Making his feature film debut, Clarence Maclin plays the new guy with such believable intensity that it feels like you’re a fly on the wall in prison at times. In real life Maclin, a k a “Divine Eye,” really did serve time at Sing Sing Correctional Facility and in his sixth year of incarceration was asked to participate in the RTA program. The program obviously served him well, as his role in the film is definitely a star-making turn. I’m sure we’ll be seeing a lot more of him in the future.
After a recent screening of the Sing Sing at the SBIFF Cinema Society, Domingo explained to interviewer Roger Durling that they had only 18 days to film the movie, which is now deservedly viewed as a serious Oscar contender. “I couldn’t prep the way I usually do,” said Domingo, “but I also realized I needed to lean into something different, which was I was working with men who had the lived experience of having this program affect them, and they were coming in a very broad way. They’d never been on a film set before anything, and I had to sort of lean into where they were.”
He continued, “I started to find many similarities between myself and the characters I was playing.
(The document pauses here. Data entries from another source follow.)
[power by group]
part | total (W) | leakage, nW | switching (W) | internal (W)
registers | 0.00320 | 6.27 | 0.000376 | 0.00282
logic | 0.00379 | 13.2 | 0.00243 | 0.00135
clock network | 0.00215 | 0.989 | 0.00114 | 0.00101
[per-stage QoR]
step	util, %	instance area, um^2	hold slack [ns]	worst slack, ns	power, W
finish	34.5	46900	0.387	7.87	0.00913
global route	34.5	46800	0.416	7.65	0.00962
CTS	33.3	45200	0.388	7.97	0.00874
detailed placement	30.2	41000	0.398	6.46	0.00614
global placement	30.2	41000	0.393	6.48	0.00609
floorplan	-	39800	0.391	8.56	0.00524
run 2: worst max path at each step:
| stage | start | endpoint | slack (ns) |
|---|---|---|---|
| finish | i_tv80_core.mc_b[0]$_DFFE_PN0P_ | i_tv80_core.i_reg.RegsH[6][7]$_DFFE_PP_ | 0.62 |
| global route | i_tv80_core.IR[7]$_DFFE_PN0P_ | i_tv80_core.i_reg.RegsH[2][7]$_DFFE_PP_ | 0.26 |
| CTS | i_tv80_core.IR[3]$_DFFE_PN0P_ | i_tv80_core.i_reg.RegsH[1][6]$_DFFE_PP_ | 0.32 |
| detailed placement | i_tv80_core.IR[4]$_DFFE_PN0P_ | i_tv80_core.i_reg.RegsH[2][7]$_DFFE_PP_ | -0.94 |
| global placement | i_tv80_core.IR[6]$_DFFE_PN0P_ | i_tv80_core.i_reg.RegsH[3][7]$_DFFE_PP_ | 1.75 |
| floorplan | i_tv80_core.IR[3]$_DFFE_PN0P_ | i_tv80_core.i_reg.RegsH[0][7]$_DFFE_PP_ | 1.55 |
This is an optimization exercise on Yosys and OpenROAD, whose aim is small area and a short achievable clock period, not a production implementation.
In this exercise RTL edits were held to simulation tests only and were not proved equivalent to the original.
Power and IR drop assume default switching activity.

==> design.v <==
module ks_add #(parameter W = 8, parameter L = 3) (   
    input  [W-1:0] a,
    input  [W-1:0] b,
    input          cin,
    output [W-1:0] s,
    output         cout
);
    wire [W-1:0] p0;
    wire [W-1:0] gg [0:L];
    wire [W-1:0] pp [0:L];
    genvar i, l;
    for (i = 0; i < W; i = i + 1) begin : g_in
        assign p0[i] = a[i] ? ~b[i] : b[i];
        if (i == 0) begin : g_c
            assign gg[0][i] = p0[i] ? cin : a[i];
        end else begin : g_n
            assign gg[0][i] = a[i] & b[i];
        end
        assign pp[0][i] = p0[i];
    end
    for (l = 0; l < L; l = l + 1) begin : g_lv
        for (i = 0; i < W; i = i + 1) begin : g_b
            if (i >= (1 << l)) begin : g_m
                assign gg[l+1][i] = pp[l][i] ? gg[l][i - (1 << l)] : gg[l][i];
                assign pp[l+1][i] = pp[l][i] & pp[l][i - (1 << l)];
            end else begin : g_p
                assign gg[l+1][i] = gg[l][i];
                assign pp[l+1][i] = pp[l][i];
            end
        end
    end
    for (i = 0; i < W; i = i + 1) begin : g_s
        if (i == 0) begin : g_s0
            assign s[i] = p0[i] ? ~cin : cin;
        end else begin : g_sn
            assign s[i] = p0[i] ? ~gg[L][i-1] : gg[L][i-1];
        end
    end
    assign cout = gg[L][W-1];
endmodule
Background: an optimization exercise with open tools, aiming at small area, a short achievable clock period and few clock cycles. Do not read the settings as production practice.
RTL that was checked went through simulation tests only; none was proved equivalent to the original.
Power and IR drop assume default switching activity.

Setup of before:
==> module med_filter, before the edit <==
module med_filter(
    output reg [7:0] out,
    output reg out_valid,
    output reg [15:0] addr_med,
    output reg finished,
    output reg [15:0] addr_im,
    input  [7:0] dout_im,
    input start,
    input rst,
    input clk
    );
   reg        running;
   reg [2:0]  ri;       
   reg [7:0]  rc;       
   reg        lastc;    
   reg        col_end;  
   reg        ce_col;   
   reg        ce_band;  
   wire last_rd  = (addr_im == 16'd50175);    
   always @(posedge clk) begin
      if (rst)
         running <= 0;
      else if (start && !running)
         running <= 1;
      else if (col_end && last_rd)
         running <= 0;
      if (rst || (start && !running)) begin
         ri <= 0;
         rc <= 0;
         lastc <= 0;
         col_end <= 0;
         ce_col <= 0;
         ce_band <= 0;
         addr_im <= 0;
      end else begin
         ri <= ri + 3'd1;
         col_end <= (ri == 3'd6);
         ce_col  <= (ri == 3'd6) && !lastc;
         ce_band <= (ri == 3'd6) && lastc;
         addr_im <= addr_im + {{5{col_end}}, ce_band, ce_band, ce_col, !ce_band, 1'b1,
                               !ce_band, 4'b0000, col_end};
         if (col_end) begin
            rc <= lastc ? 8'd0 : rc + 8'd1;
            lastc <= (rc == 8'd222);
         end
      end
   end
   wire       rv = running && (ri[2] || ri[1]) && (rc[7:1] != 0);
   wire [1:0] rf = !rv ? 2'd0 : (ri != 3'd2) ? 2'd1 : (rc != 8'd2) ? 2'd2 : 2'd3;
   reg  [1:0] f1, f2, f3;
   reg        n_row, n_col, n_band;    
   reg        n_rc, n_cb;              
   always @(posedge clk) begin
      if (rst) begin
         f1 <= 0; f2 <= 0; f3 <= 0;
         n_row <= 0; n_col <= 0; n_band <= 0;
         n_rc <= 0; n_cb <= 0;
      end else begin
         f1 <= rf; f2 <= f1; f3 <= f2;
         n_row  <= (f3 == 2'd1);
         n_col  <= (f3 == 2'd2);
         n_band <= (f3 == 2'd3);
         n_rc   <= (f3 == 2'd1) || (f3 == 2'd2);
         n_cb   <= (f3 == 2'd2) || (f3 == 2'd3);
      end
   end
   reg [7:0] p [0:16];
   integer k;
   always @(posedge clk) begin
      p[0] <= dout_im;
      for (k = 1; k <= 16; k = k + 1) p[k] <= p[k-1];
   end
   wire [7:0] smax, smed, smin;
   arrange srow(.max(smax), .med(smed), .min(smin), .a(p[0]), .b(p[8]), .c(p[16]));
   reg [7:0] lo1, lo2, lo3, md1, md2, md3, hi1, hi2, hi3;
   always @(posedge clk) begin
      lo1 <= smin; lo2 <= lo1; lo3 <= lo2;
      md1 <= smed; md2 <= md1; md3 <= md2;
      hi1 <= smax; hi2 <= hi1; hi3 <= hi2;
   end
   wire lx = lo1 < lo2, ly = lo1 < lo3;
   wire mx = md1 < md2, my = md1 < md3;
   wire hx = hi1 < hi2, hy = hi1 < hi3;
   reg  lz, mz, hz;
   reg [7:0] lmax, mmed, hmin;
   always @(posedge clk) begin
      lz <= lx; mz <= mx; hz <= hx;
      lmax <= (!lx && !ly) ? lo1 : (!lz ? lo2 : lo3);
      hmin <= ( hx &&  hy) ? hi1 : ( hz ? hi2 : hi3);
      mmed <= (mx ^ my) ? md1 : ((mx ^ mz) ? md3 : md2);
   end
   wire [7:0] fmed;
   arrange sfin(.max(), .med(fmed), .min(), .a(lmax), .b(mmed), .c(hmin));
   always @(posedge clk) begin
      out <= fmed;
   end
   always @(posedge clk) begin
      if (rst) begin
         out_valid <= 0;
         finished <= 0;
      end else begin
         out_valid <= n_row || n_col || n_band;
         if (start && !running) finished <= 0;
         else if (n_row && addr_med == 16'd49061) finished <= 1;    
      end
      if (start && !running) addr_med <= 16'hFFFF;
      else addr_med <= addr_med + {{5{n_col}}, 1'b0, n_col, n_col, n_rc, n_row, n_col,
                                   n_row, n_rc, n_row, n_rc, n_cb};
   end
endmodule
From an optimization exercise on the open Yosys and OpenROAD flow, aimed at small area and a short achievable clock period; shortcuts taken in it are not production practice.
No activity file was given, so power comes from the tool's default toggle rates.

==> flow/design.v (excerpt) <==
module ModulatorFrontEnd(
	input SYMBOL_CLK,
	input RST,
	input [15:0] SUBCARRIER_INDEX,
	input [3:0] ALLOCATED_BIT_NUM,
	input [9:0] PARALLEL_BIT_IN,
	input PARALLEL_BIT_IN_VALID,
	output [27:0] DATA_OUT_RE,
	output [27:0] DATA_OUT_IM,
	output [15:0] DATA_OUT_INDEX,
	output DATA_OUT_VALID,
	output [27:0] DATA_OUT_RE_HER,
	output [27:0] DATA_OUT_IM_HER,
	output [15:0] DATA_OUT_INDEX_HER,
	output DATA_OUT_VALID_HER
);
reg [15:0] ix;
reg [3:0] nbx;
reg [9:2] bx;
reg vx;
always @(posedge SYMBOL_CLK) begin
	ix <= SUBCARRIER_INDEX;
	nbx <= ALLOCATED_BIT_NUM;
	bx <= PARALLEL_BIT_IN[9:2];
	vx <= PARALLEL_BIT_IN_VALID & ~RST;
end
wire [5:0] sl = ix[5:0];
wire en = ~|ix[15:6] & (sl[5] ? (sl[4] ? (sl[3] ? 1'b0 : (sl[2] ? 1'b0 : (sl[1] ? 1'b0 : 1'b1))) : 1'b1) : (sl[4] ? 1'b1 : (sl[3] ? 1'b1 : (sl[2] ? 1'b1 : (sl[1] ? (sl[0] ? 1'b1 : 1'b0) : 1'b0)))));
wire [3:0] nb = nbx;
wire [8:1] D;
assign D[1] = en & (nb == 4'd1);
assign D[2] = en & (nb == 4'd2);
assign D[3] = en & (nb == 4'd3);
assign D[4] = en & (nb == 4'd4);
assign D[5] = en & (nb == 4'd5);
assign D[6] = en & (nb == 4'd6);
assign D[7] = en & (nb == 4'd7);
assign D[8] = en & (nb == 4'd8);
wire s_re = ({1{D[1]}} & ~bx[9]) |
		({1{D[2]}} & ~bx[9]) |
  ...
For scale: roughly 180 I/O pins, about 5000 um2 of cells after synthesis.
clock: 4.5 ns
lec_check: 0
abc_area: 1
cap_margin: 20
core_margin: 2
core_utilization: 30
setup_slack_margin: 2.0
slew_margin: 20
tns_end_percent: 100
standard.sh (not shown) runs the stock make flow with config.mk's settings and CLKGATE_MAP_FILE= SYNTH_SCRIPT=/design/flow/synth_recipe.tcl, a recipe that flattens the netlist after the stock synthesis.
==> flow/flow/run.sh <==
#!/bin/bash
# Standard ORFS layout, with the port buffers made of buf_1 cells instead of
# the delay buffers buffer_ports picks by default.
set -euo pipefail
bash standard.sh BUFFER_PORTS_ARGS="-buffer_cell sky130_fd_sc_hd__buf_1" finish > standard.log 2>&1
==> next run, changes <==
- SETUP_SLACK_MARGIN: 2.0 -> default
- TNS_END_PERCENT: 100 -> default
Cell area went down by a few percent.
Combinational power barely changes.
Critical path depth rose by 4.
Global-route usage drops by 0.36 points.
Register-to-register slack is worse by 530 ps.
Count of clock-buffer cells in the layout stays the same.
From an optimization exercise on the open Yosys and OpenROAD flow, aimed at small area, a short achievable clock period and few clock cycles per item; shortcuts taken in it are not production practice. No run shown here included a check of the RTL's function; only the layout flow was run.

==> flow/design.v, too long to show whole: its modules and the start of the top module <==
// module f32_mult: 132 lines
// module f32_mult_mul24: 1119 lines
// module f32_mult_fa: 7 lines
module f32_mult (
  input logic clk, rst_n,
  input logic [31:0] a, b,
  input logic start,
  output logic done,
  output logic [31:0] p
);
  // ...
==> flow/flow/run.sh <==
#!/bin/bash
# The standard layout, with the input/output port buffers made from plain
# buf cells (buffer_ports otherwise picks a slow delay cell for them).
set -euo pipefail
bash standard.sh "BUFFER_PORTS_ARGS=-buffer_cell sky130_fd_sc_hd__buf_4" finish > standard_flow.log 2>&1
==> flow/standard.sh <==
#!/bin/bash
# synth_recipe.tcl (not shown) runs the flow's synth.tcl, then flattens the netlist and writes it again
# the make line also repeats each setting of config.mk as NAME=value (left out here)
make -C /OpenROAD-flow-scripts/flow DESIGN_CONFIG=/design/flow/config.mk WORK_HOME=/design/flow/orfs CLKGATE_MAP_FILE= SYNTH_SCRIPT=/design/flow/synth_recipe.tcl "${@:-finish}"
==> flow/config.mk <==
export PLATFORM = sky130hd
export DESIGN_NAME = f32_mult
export DESIGN_NICKNAME = f32_mult
export VERILOG_FILES = /design/flow/design.v
export SDC_FILE = /design/flow/constraint.sdc
export NUM_CORES = 4
export LEC_CHECK = 0
export ABC_AREA = 1
export CAP_MARGIN = 20
export CORE_MARGIN = 2
export CORE_UTILIZATION = 40
export PLACE_DENSITY = 0.75
export SETUP_SLACK_MARGIN = 1.5
export SLEW_MARGIN = 20
export SYNTH_HIERARCHICAL = 1
export SYNTH_MINIMUM_KEEP_SIZE = 0
==> flow/constraint.sdc <==
create_clock -name core_clock -period 12.0 [get_ports {clk}]
set_input_delay 2.4000 -clock core_clock [delete_from_list [all_inputs] [get_ports {clk}]]
set_output_delay 2.4000 -clock core_clock [all_outputs]
set_load 0.01 [all_outputs]
==> flow_summary.json, run 1 <==
{
  "yosysMostFrequentCell": "nand2_1",
  "synth_cell_types": 62,
  "ioPinCount": 100,
  "synth_common_cells": "637 x nand2_1, 322 x inv_1, 289 x xor2_1",
  "tns_ns": 0,
  "seq_cells": 33,
  "cts_sinks": 33,
  "path_class": "in2reg",
  "startpoint": "b[10]",
  "clkbuf_count": 5,
  "grt_max_degree": 56,
  "grt_overflow": 0,
  "status": "no timing/DRC/antenna violations",
  "arrival_ns": 10.79,
  "synthAdderAreaFrac": 0.335,
  "avgRoutedWirePerCell_um": 22.0,
  "fp.coreArea_um2": 53500,
  "gr-usage-met2": 0.441,
  "relSlewSlack": 0.247,
  "multi_input_area_um2": 19300,
  "yosysSeqAreaShare": 0.0309,
  "grt_pass1_wl_mm": 123,
  "period_share": 0.881,
  "drive_gt1_frac": 0.178,
  "n_antenna_cell": 1
}
This is an optimization exercise on Yosys and OpenROAD, whose aim is small area, not a production implementation.
In this exercise RTL edits were held to simulation tests only and were not proved equivalent to the original.
The clock port is modelled as an ideal driver; clocking choices that lean on that would not hold on a real chip.

## maxer
module maxer(
    input clk,
    input rst,
    input maxing,
    input [784-1:0] ips_gen_out,
    output reg start_ips_gen,
    output reg next_ips_gen,
    output reg maxer_valid,
    output [24-1:0] threshold
    );
  wire s1, c2;
  fa u_s1 (.a(ips_gen_out[0]), .b(ips_gen_out[1]), .c(ips_gen_out[2]), .s(s1), .co(c2));
  wire s3, c4;
  fa u_s3 (.a(ips_gen_out[3]), .b(ips_gen_out[4]), .c(ips_gen_out[5]), .s(s3), .co(c4));
  wire s5, c6;
  fa u_s5 (.a(ips_gen_out[6]), .b(ips_gen_out[7]), .c(ips_gen_out[8]), .s(s5), .co(c6));
  wire s7, c8;
  fa u_s7 (.a(ips_gen_out[9]), .b(ips_gen_out[10]), .c(ips_gen_out[11]), .s(s7), .co(c8));
  wire s9, c10;
  fa u_s9 (.a(ips_gen_out[12]), .b(ips_gen_out[13]), .c(ips_gen_out[14]), .s(s9), .co(c10));
  wire s11, c12;
  fa u_s11 (.a(ips_gen_out[15]), .b(ips_gen_out[16]), .c(ips_gen_out[17]), .s(s11), .co(c12));
  wire s13, c14;
  fa u_s13 (.a(ips_gen_out[18]), .b(ips_gen_out[19]), .c(ips_gen_out[20]), .s(s13), .co(c14));
  wire s15, c16;
  fa u_s15 (.a(ips_gen_out[21]), .b(ips_gen_out[22]), .c(ips_gen_out[23]), .s(s15), .co(c16));
  wire s17, c18;
  fa u_s17 (.a(ips_gen_out[24]), .b(ips_gen_out[25]), .c(ips_gen_out[26]), .s(s17), .co(c18));
  wire s19, c20;
  fa u_s19 (.a(ips_gen_out[27]), .b(ips_gen_out[28]), .c(ips_gen_out[29]), .s(s19), .co(c20));
  wire s21, c22;
  fa u_s21 (.a(ips_gen_out[30]), .b(ips_gen_out[31]), .c(s1), .s(s21), .co(c22));
  wire s23, c24;
  fa u_s23 (.a(s3), .b(s5), .c(s7), .s(s23), .co(c24));
  wire s25, c26;
  ...
For scale: about 1,100 cells after synthesis, ~58 flip-flops, roughly 810 I/O pins, ~19,000 µm² of cells after synthesis.
Settings: LEC_CHECK=0, CAP_MARGIN=20, CORE_MARGIN=2, CORE_UTILIZATION=22, SLEW_MARGIN=20, SYNTH_HIERARCHICAL=1; clock period 7.0 ns.
standard.sh (not shown) runs the stock make flow with config.mk's settings and CLKGATE_MAP_FILE= SYNTH_SCRIPT=/design/flow/synth_recipe.tcl, a recipe that flattens the netlist after the stock synthesis.
==> flow/flow/run.sh <==
#!/bin/bash
# Standard ORFS layout (the standard.sh, unchanged synthesis), with
# - the port buffers made of the smallest buffer cell instead of the default pick,
set -euo pipefail
export BUFFER_PORTS_ARGS="-buffer_cell sky130_fd_sc_hd__buf_1"
L=orfs/logs/sky130hd/maxer/base

bash standard.sh place > make_place.log 2>&1
for buf in clkbuf_4 clkbuf_8 clkbuf_16; do
  export CTS_ARGS="-sink_clustering_enable -repair_clock_nets -root_buf sky130_fd_sc_hd__$buf -buf_list sky130_fd_sc_hd__$buf -dont_use_dummy_load"
  bash standard.sh cts > make_cts_$buf.log 2>&1
  openroad -no_init -exit flow/clk_slew.tcl > clk_slew_$buf.log 2>&1
  slew=$(awk '/^CLK_SLEW_PS/ {print $2}' clk_slew_$buf.log)
  echo "clock buffers $buf: worst flip-flop clock slew ${slew} ps"
  if awk -v s="$slew" 'BEGIN { exit !(s != "" && s <= 120) }'; then break; fi
  cp $L/4_1_cts.log cts_$buf.log || true
  bash standard.sh clean_cts > make_clean_cts_$buf.log 2>&1
done
bash standard.sh finish > make_finish.log 2>&1
==> flow/flow/clk_slew.tcl <==
# Worst slew at the flip-flop clock pins of the clock tree just built.
set P $::env(FLOW_HOME)/platforms/sky130hd
read_liberty $P/lib/sky130_fd_sc_hd__tt_025C_1v80.lib
read_db orfs/results/sky130hd/maxer/base/4_cts.odb
read_sdc orfs/results/sky130hd/maxer/base/4_cts.sdc
source $P/setRC.tcl
set_propagated_clock [all_clocks]
estimate_parasitics -placement
set mx 0
foreach p [get_pins -hierarchical */CLK] {
  set s [get_property $p slew_max]
  if { $s > $mx } { set mx $s }
}
puts "CLK_SLEW_PS [expr { $mx * 1000.0 }]"
Rerun with:
--- a/flow/design.v
+++ b/flow/design.v
@@ -1801,39 +1801,55 @@
   reg [7:0] tq2, tq3;
   always @(posedge clk) begin
     tq2 <= {c1747, s1746, s1744, s1740, s1732, s1724, s1718, s1714};
     tq3 <= tq2;
   end
   reg [7:0] c;
   reg       m;
+  wire hi    = c[7] & c[6];
+  wire is207 = hi & c[3] & c[2] & c[1] & c[0];
+  wire is206 = hi & c[3] & c[2] & c[1] & ~c[0];
+  wire is0   = c == 8'd0;
+  wire [7:0] t;      
+  assign t[0] = maxing;
+  genvar j;
+  generate
+    for (j = 1; j < 8; j = j + 1) begin : inc
+      assign t[j] = t[j-1] & c[j-1];
+    end
+  endgenerate
+  wire w = t[4] & hi;    
   always @(posedge clk, posedge rst) begin
     if (rst) begin
       c <= 8'd0;
       m <= 1'b0;
     end else begin
       m <= maxing;
-      if (maxing)
-        c <= (c == 8'd207) ? 8'd0 : c + 8'd1;
+      c <= {(c[7:6] ^ t[7:6]) & {2{~w}}, c[5] ^ t[5], c[4] ^ (t[4] & ~hi), c[3:0] ^ t[3:0]};
     end
   end
+  wire le201 = ~hi | ~c[3] | (~c[2] & ~c[1]);
+  wire ge4   = c[7:2] != 6'd0;
+  wire le204 = ~hi | ~(c[3] & c[2]) | (~c[1] & ~c[0]);
+  wire is4   = c[7:3] == 5'd0 && c[2] && !c[1] && !c[0];
   always @(*) begin
-    start_ips_gen = m && c == 8'd1;
-    maxer_valid   = m && c == 8'd207;
-    next_ips_gen  = c != 8'd0 && c <= 8'd201;
+    start_ips_gen = m && c[7:1] == 7'd0 && c[0];
+    maxer_valid   = m && is207;
+    next_ips_gen  = !is0 && le201;
   end
   reg  [7:0] peak;
   wire [8:0] gt;     
   assign gt[0] = 1'b0;
   genvar i;
   generate
     for (i = 0; i < 8; i = i + 1) begin : cmp
       assign gt[i+1] = (tq3[i] & ~peak[i]) | (tq3[i] & gt[i]) | (~peak[i] & gt[i]);
     end
   endgenerate
-  wire load = maxing ? (c >= 8'd4 && c <= 8'd204 && (c == 8'd4 || gt[8])) : c == 8'd206;
+  wire load = maxing ? (ge4 && le204 && (is4 || gt[8])) : is206;
   always @(posedge clk)
     if (load)
       peak <= tq3 & {8{maxing}};
   div_by_3 div1(.p(peak), .op(threshold));
 endmodule
 module fa(input a, input b, input c, output s, output co);
   assign s  = a ^ b ^ c;
What happened: Die area went down by 0.37%; routed wire length drops by 1.3%; area after synthesis shrinks by 0.38%; final area barely changes; sequential share of layout area stays flat; hold slack degrades by 11 ps; worst setup slack is worse by 100 ps; cell count decreases by 1.0%; utilization rose by 0.35 points; via count falls by 1.1%; global-route usage is lower by 0.17 points.

## re-timing with driven ports
Ports are ideal in the flow. The routed layouts listed here were re-timed in OpenROAD. Step 1, drivers: a clkbuf_16 drives clk and a buf_2 each remaining input, both assumed. Step 2 moves the port delays by t, midway between the first and last clock arrival at a register: inputs arrive t later, outputs are due t later. That takes back most of the time a late clock gives input paths. a / b / c = no drivers / after step 1 / after step 2; a / b = the first two.
run | t (ns) | slack for setup (ns) | clock arrival spread, ns | worst register clock-pin slew, ns | pins driven straight from the clock port
the first run | 0.442 | 0.337 / 0.355 / -0.087 | 0.045 / 0.045 | 0.12 / 0.12 | 1
the second run | 0.379 | 0.232 / 0.260 / -0.118 | 0.027 / 0.027 | 0.08 / 0.08 | 1
Met with ideal ports but missed after step 2: setup timing in the first run and the second run. The setup slack of the first run, which loses most, moves by +0.018 ns with the drivers and by -0.424 ns with both steps.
And trying to find that man who lived in me, someone who very well could be wrongly accused of something, and then going to prison, and then trying to find art, use art to hang on to their humanity and find light in the dark places. I know that would be me. … It reveals some more of myself than I ever imagined as a performance that I would do. … It’s closer to me here as well [touches his heart] and a bit more of a stripped bare vulnerability that I think it was required for this. … It’s required me to give even more of myself.”
That theme of finding light in the darkness, through art, is one that resonates — and is needed — now more than ever. Look for Sing Sing to come to theaters sometime in January. This is an important film you won’t want to miss.